Supreme Court Urged To Decide If Grindr Can Be Sued Over Stalking

A New York man who says he was was stalked and harassed after being impersonated on the dating site Grindr is asking the Supreme Court to decide whether he can proceed with a lawsuit against the company.

“Grindr was on repeated notice of the dangers, but took no steps to mitigate the harms with readily available software or industry standard safety measures,” lawyers for Matthew Herrick say in a petition filed this week with the Supreme Court.

Herrick is asking the Supreme Court to review a decision issued earlier this year by the 2nd Circuit Court of Appeals in New York, which ruled that Grindr is immune from liability for activity by users.

The dispute dates to October of 2016, when a former boyfriend of New York resident Matthew Herrick allegedly began impersonating him on the dating site Grindr.

The ex-boyfriend allegedly posted Herrick's photo and a fake profile of him. Over the next five months, more than 1,100 men appeared at his home or workplace, according to Herrick. He also says he went to the police on 14 occasions, and asked Grindr for help around 50 times.

Herrick subsequently sued Grindr, arguing that the company is responsible for the harassment he suffered.

Last year, a federal district court judge in New York dismissed Herrick's lawsuit on the grounds that Grindr is protected by Section 230 of the Communications Decency Act, which broadly immunizes online platforms for material created by users.

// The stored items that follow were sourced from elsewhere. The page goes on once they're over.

Context: an optimization exercise on an open-source flow, tuned for small area, a short achievable clock period and few clock cycles. The choices shown serve that exercise and are no tape-out recipe.
At most, simulation tests tie the RTL to the original design; equivalence was not proved.

==> run a <==
## montctx32
module montctx32 (
    input  wire        clk,
    input  wire        rst,       
    input  wire        start,     
    input  wire [1:0]  variant,
    input  wire [31:0] n,
    output wire        ready,
    output reg         done,
    output wire [3:0]  status,
    output wire [31:0] ninv,
    output reg  [31:0] rmodn,
    output wire [31:0] r2modn
);
    localparam [1:0] S_IDLE  = 2'd0,
                     S_SETUP = 2'd1,
                     S_RUN   = 2'd2;
    reg [1:0]  state;
    reg        ready_q;
    reg [4:0]  cnt;
    reg [31:0] n_q;
    reg [33:0] n3_q;      
    reg [1:0]  v_q;
    reg [1:0]  st_q;      
    reg        st0_q;     
    reg [31:0] r_q;       
    reg [31:0] z_q;       
    reg [31:0] c_q;       
    reg        cin_q;     
    assign ready  = ready_q;
    assign status = {1'b0, st_q, st0_q};
    assign ninv   = z_q;
    assign r2modn = r_q;
    wire accept = start & ready_q;
    reg [31:0] maxmod;
    always @(*) begin
        case (v_q)
            2'd0: maxmod = 32'hFFFF_FFFF;
            2'd1: maxmod = 32'h7FFF_FFFF;
            2'd2: maxmod = 32'h3FFF_FFFF;
            default: maxmod = 32'h2AAA_AAA9;
        endcase
    end
    wire is_even  = ~n_q[0];
    wire is_one   = (n_q == 32'd1);
    wire is_range = (n_q > maxmod);
    wire bad      = is_even | is_one | is_range;
    wire [15:0] pr;                      
    wire [15:0] psm;                     
    genvar g;
    generate
        for (g = 0; g < 16; g = g + 1) begin : g_pair
            assign pr[g]  = n_q[2*g+1] | n_q[2*g];
            assign psm[g] = |pr[15:g];
        end
    endgenerate
    wire [15:0] ptop = psm & ~{1'b0, psm[15:1]};     
    reg  [31:0] r_init;
    reg  [4:0]  half;                                
    integer k;
    always @(*) begin
        r_init = 32'd0;
        half   = 5'd0;
        for (k = 0; k < 16; k = k + 1) begin
            r_init[2*k] = ptop[k];
            if (ptop[k]) half = half | k[4:0];
        end
    end
    wire [33:0] n3;
    add_sk #(34) u_n3 (.a({2'b0, n_q}), .b({1'b0, n_q, 1'b0}), .ci(1'b0), .y(n3));
    wire [33:0] r4  = {r_q, 2'b00};
    wire [34:0] c1, c2, c3;              
    add_sk #(35) u_c1 (.a({1'b0, r4}), .b(~{3'b0, n_q}),       .ci(1'b1), .y(c1));
    add_sk #(35) u_c2 (.a({1'b0, r4}), .b(~{2'b0, n_q, 1'b0}), .ci(1'b1), .y(c2));
  ...
Settings: LEC_CHECK=0, CAP_MARGIN=20, CORE_MARGIN=2, CORE_UTILIZATION=55, PLACE_DENSITY=0.75, SETUP_SLACK_MARGIN=2.4, SLEW_MARGIN=20, TNS_END_PERCENT=0; clock period 5.0 ns.
run.sh (not shown) runs the stock make flow with config.mk's settings and CLKGATE_MAP_FILE= SYNTH_SCRIPT=/design/flow/synth_recipe.tcl, a recipe that flattens the netlist after the stock synthesis.
==> run b: changes against run a <==
==> flow/design.v (replaced) <==
module montctx32 (
    input  wire        clk,
    input  wire        rst,       
    input  wire        start,     
    input  wire [1:0]  variant,
    input  wire [31:0] n,
    output wire        ready,
    output reg         done,
    output wire [3:0]  status,
    output wire [31:0] ninv,
    output reg  [31:0] rmodn,
    output wire [31:0] r2modn
);
    localparam [1:0] S_IDLE  = 2'd0,
                     S_SETUP = 2'd1,
                     S_RUN   = 2'd2;
    reg [1:0]  state;
    reg        ready_q;
    reg [5:0]  cnt;
    reg [31:0] n_q;
    reg [1:0]  v_q;
    reg [1:0]  st_q;      
    reg        st0_q;
    reg [31:0] r_q;       
    reg [31:0] z_q;       
    assign ready  = ready_q;
    assign status = {1'b0, st_q, st0_q};
    assign ninv   = z_q;
    assign r2modn = r_q;
    wire accept = start & ready_q;
    reg [31:0] maxmod;
    always @(*) begin
        case (v_q)
            2'd0: maxmod = 32'hFFFF_FFFF;
            2'd1: maxmod = 32'h7FFF_FFFF;
            2'd2: maxmod = 32'h3FFF_FFFF;
            default: maxmod = 32'h2AAA_AAA9;
        endcase
    end
    wire is_even  = ~n_q[0];
    wire is_one   = (n_q == 32'd1);
    wire is_range = (n_q > maxmod);
    wire bad      = is_even | is_one | is_range;
    wire [31:0] smear;
    genvar g;
    generate
        for (g = 0; g < 32; g = g + 1) begin : g_smear
            assign smear[g] = |n_q[31:g];
        end
    endgenerate
    wire [31:0] r_init = (~n_q + 32'd1) & smear;    
    reg  [5:0]  len;                                 
    integer k;
    always @(*) begin
        len = 6'd0;
        for (k = 0; k < 32; k = k + 1)
            if (n_q[k]) len = k[5:0] + 6'd1;
    end
    wire [32:0] r_dbl  = {r_q, 1'b0};
    wire [32:0] r_sub  = r_dbl - {1'b0, n_q};
    wire [31:0] r_next = r_sub[32] ? r_dbl[31:0] : r_sub[31:0];
    wire [31:0] z_sub = z_q - (z_q[0] ? n_q : 32'd0);
    wire [31:0] tmask;                   
    generate
        for (g = 0; g < 31; g = g + 1) begin : g_mask
            assign tmask[g] = (cnt[4:0] <= 5'd30 - g);
        end
    endgenerate
    assign tmask[31] = 1'b0;
    wire [31:0] z_shr  = {z_q[0], z_q[31:1]};
    wire [31:0] z_sshr = {z_q[0], z_sub[31:1]};
    wire [31:0] z_next = (tmask & z_sshr) | (~tmask & z_shr);
    always @(posedge clk) begin
        done <= 1'b0;
        case (state)
            S_SETUP: begin
                r_q   <= r_init;
                z_q   <= 32'd1;
                cnt   <= len;
                st_q  <= {bad, ~is_even & ~is_one & is_range};
                st0_q <= ~is_even & is_one;
                if (bad) begin
                    done  <= 1'b1;
                    state <= S_IDLE;
                end else begin
                    state <= S_RUN;
                end
            end
            S_RUN: begin
                r_q <= r_next;
                z_q <= (cnt == 6'd31) ? 32'd1 : z_next;
                cnt <= cnt + 6'd1;
                if (cnt == 6'd32)
                    rmodn <= r_q;
                if (cnt == 6'd63) begin
                    done  <= 1'b1;
                    state <= accept ? S_SETUP : S_IDLE;
                end
            end
            default: begin
                r_q <= r_next;
                z_q <= z_next;
                if (accept)
                    state <= S_SETUP;
            end
        endcase
        if (accept) begin
            n_q <= n;
            v_q <= variant;
        end
        ready_q <= 1'b0;
        if ((state == S_IDLE & ~accept) | (state == S_SETUP & bad) |
            (state == S_RUN & cnt == 6'd63 & ~accept) |
            (state == S_RUN & cnt == 6'd62))
            ready_q <= 1'b1;
        if (rst) begin
            state   <= S_IDLE;
            done    <= 1'b0;
            ready_q <= 1'b1;
        end
    end
endmodule
==> flow/config.mk (replaced) <==
export PLATFORM = sky130hd
export DESIGN_NAME = montctx32
export DESIGN_NICKNAME = montctx32
export VERILOG_FILES = /design/flow/design.v
export SDC_FILE = /design/flow/constraint.sdc
export NUM_CORES = 4
export LEC_CHECK = 0
export CAP_MARGIN = 20
export CORE_MARGIN = 2
export CORE_UTILIZATION = 40
export SETUP_SLACK_MARGIN = 2.6
export SLEW_MARGIN = 20
==> run c: changes against run a <==
--- a/flow/design.v
+++ b/flow/design.v
@@ -41,48 +41,38 @@
         endcase
     end
     wire is_even  = ~n_q[0];
     wire is_one   = (n_q == 32'd1);
     wire is_range = (n_q > maxmod);
     wire bad      = is_even | is_one | is_range;
-    wire [15:0] pr;                      
-    wire [15:0] psm;                     
+    wire [31:0] smear;
     genvar g;
     generate
-        for (g = 0; g < 16; g = g + 1) begin : g_pair
-            assign pr[g]  = n_q[2*g+1] | n_q[2*g];
-            assign psm[g] = |pr[15:g];
+        for (g = 0; g < 32; g = g + 1) begin : g_smear
+            assign smear[g] = |n_q[31:g];
         end
     endgenerate
-    wire [15:0] ptop = psm & ~{1'b0, psm[15:1]};     
-    reg  [31:0] r_init;
+    wire [31:0] msb    = smear & ~{1'b0, smear[31:1]};
+    wire [31:0] r_init = (msb | {1'b0, msb[31:1]}) & 32'h5555_5555;
     reg  [4:0]  half;                                
     integer k;
     always @(*) begin
-        r_init = 32'd0;
-        half   = 5'd0;
-        for (k = 0; k < 16; k = k + 1) begin
-            r_init[2*k] = ptop[k];
-            if (ptop[k]) half = half | k[4:0];
-        end
+        half = 5'd0;
+        for (k = 1; k < 32; k = k + 2)
+            if (n_q[k] | n_q[k-1]) half = (k - 1) >> 1;
     end
-    wire [33:0] n3;
-    add_sk #(34) u_n3 (.a({2'b0, n_q}), .b({1'b0, n_q, 1'b0}), .ci(1'b0), .y(n3));
     wire [33:0] r4  = {r_q, 2'b00};
-    wire [34:0] c1, c2, c3;              
-    add_sk #(35) u_c1 (.a({1'b0, r4}), .b(~{3'b0, n_q}),       .ci(1'b1), .y(c1));
-    add_sk #(35) u_c2 (.a({1'b0, r4}), .b(~{2'b0, n_q, 1'b0}), .ci(1'b1), .y(c2));
-    add_sk #(35) u_c3 (.a({1'b0, r4}), .b(~{1'b0, n3_q}),      .ci(1'b1), .y(c3));
-    wire        setup = (state == S_SETUP);
-    wire        sel3 = ~setup & ~c3[34];
-    wire        sel2 = ~setup & c3[34] & ~c2[34];
-    wire        sel1 = ~setup & c2[34] & ~c1[34];
-    wire        sel0 = ~setup & c1[34];
+    wire [34:0] c1  = {1'b0, r4} - {3'b0, n_q};
+    wire [34:0] c2  = {1'b0, r4} - {2'b0, n_q, 1'b0};
+    wire [34:0] c3  = {1'b0, r4} - {1'b0, n3_q};
+    wire        sel3 = ~c3[34];
+    wire        sel2 = c3[34] & ~c2[34];
+    wire        sel1 = c2[34] & ~c1[34];
+    wire        sel0 = c1[34];
     wire [31:0] r_next = ({32{sel3}} & c3[31:0]) | ({32{sel2}} & c2[31:0]) |
-                         ({32{sel1}} & c1[31:0]) | ({32{sel0}} & r4[31:0]) |
-                         ({32{setup}} & r_init);
+                         ({32{sel1}} & c1[31:0]) | ({32{sel0}} & r4[31:0]);
     wire [1:0]  t_lo = z_q[1:0] + c_q[1:0] + {1'b0, cin_q};
     wire        d0 = t_lo[0];
     wire        d1 = t_lo[1] ^ (t_lo[0] & n_q[1]);
     wire [31:0] dn = d1 ? (d0 ? n3_q[31:0] : {n_q[30:0], 1'b0})
                         : (d0 ? n_q : 32'd0);
     wire [31:0] fa_s = z_q ^ c_q ^ ~dn;
@@ -98,16 +88,16 @@
     endgenerate
     assign tmask[31:30] = 2'b00;
     wire [31:0] z_next = {d1, d0, (tmask[29:0] & fa_s[31:2]) | (~tmask[29:0] & z_q[31:2])};
     wire [31:0] c_next = {2'b00, tmask[29:0] & cy[31:2]};
     always @(posedge clk) begin
         done <= 1'b0;
-        n3_q <= n3;
+        n3_q <= {2'b0, n_q} + {1'b0, n_q, 1'b0};
         case (state)
             S_SETUP: begin
-                r_q   <= r_next;
+                r_q   <= r_init;
                 z_q   <= 32'd1;
                 c_q   <= 32'd0;
                 cin_q <= 1'b0;
                 cnt   <= half;
                 st_q  <= {bad, ~is_even & ~is_one & is_range};
                 st0_q <= ~is_even & is_one;
@@ -153,36 +143,6 @@
             state   <= S_IDLE;
             done    <= 1'b0;
             ready_q <= 1'b1;
         end
     end
 endmodule
-module add_sk #(parameter W = 35) (
-    input  wire [W-1:0] a,
-    input  wire [W-1:0] b,
-    input  wire         ci,
-    output wire [W-1:0] y
-);
-    localparam LV = (W > 32) ? 6 : (W > 16) ? 5 : (W > 8) ? 4 : 3;    
-    wire [W-1:0] g0 = a & b;
-    wire [W-1:0] p0 = a ^ b;
-    wire [W-1:0] gl [0:LV];
-    wire [W-1:0] pl [0:LV];
-    assign gl[0] = {g0[W-1:1], g0[0] | (p0[0] & ci)};
-    assign pl[0] = p0;
-    genvar l, i;
-    generate
-        for (l = 0; l < LV; l = l + 1) begin : g_lv
-            for (i = 0; i < W; i = i + 1) begin : g_bit
-                if ((i >> l) & 1) begin : g_op
-                    localparam integer J = ((i >> l) << l) - 1;
-                    assign gl[l+1][i] = gl[l][i] | (pl[l][i] & gl[l][J]);
-                    assign pl[l+1][i] = pl[l][i] & pl[l][J];
-                end else begin : g_pass
-                    assign gl[l+1][i] = gl[l][i];
-                    assign pl[l+1][i] = pl[l][i];
-                end
-            end
-        end
-    endgenerate
-    assign y = p0 ^ {gl[LV][W-2:0], ci};
-endmodule
==> flow/config.mk (replaced) <==
export PLATFORM = sky130hd
export DESIGN_NAME = montctx32
export DESIGN_NICKNAME = montctx32
export VERILOG_FILES = /design/flow/design.v
export SDC_FILE = /design/flow/constraint.sdc
export NUM_CORES = 4
export LEC_CHECK = 0
export CAP_MARGIN = 20
export CORE_MARGIN = 2
export CORE_UTILIZATION = 40
export SETUP_SLACK_MARGIN = 2.0
export SLEW_MARGIN = 20
export TNS_END_PERCENT = 0
==> reports/metrics.cfg <==
[floorplanning]
coreArea_um2 = 39500

[global_route]
track_usage_pct = 23.9

[logic_synthesis]
ys_seq_area_share_pct = 30.6

[critical_path]
worstSetupEndpoint = r_q[8]$_DFF_P_

[worst_hold_path]
holdPathEnd = z_q[24]$_DFF_P_

[clocking]
clockBufferDepth = 3

[pwr]
seqPwrFrac_pct = 19.6

[outcome]
outcome = timing/DRC/antenna clean

[end of results for run c]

Herrick then appealed to the 2nd Circuit, arguing that Grindr should be responsible based on its app's design, which he says facilitated the harassment.

The appellate court rejected Herrick's argument and ruled that Grindr was immune from liability for failing to police users' content. The judges said in the opinion that Herrick's claim regarding the app's design boiled down to a complaint about how the company handled content created by users.

This week, Herrick asked the Supreme Court to review the case. His lawyers argue that Section 230 “Was never intended to provide blanket immunity for internet companies.”

They also argue that changes to the internet since 1996, when Section 230 was passed, justify re-examining the scope of Section 230 immunity.

“The days where internet activity was limited to the passive publication or retrieval of information from internet bulletin boards are long gone,” they write. “This Court should ... reign in the harm caused to our society by the judicially legislated grant of near absolute immunity for internet companies.”

Grindr isn't the only company that has successfully defended itself from lawsuits based on Section 230.

Facebook, Twitter, YouTube, MySpace, Craigslist and other companies have defeated lawsuits that sought to hold them accountable for posts by users.

Most recently, last week the 2nd Circuit Court of Appeals ruled that Facebook, Twitter and Google's YouTube couldn't be sued by victims of terrorist attacks. In that matter, the appellate judges rejected the victims' argument that the web companies enabled terrorists to organize and recruit new members.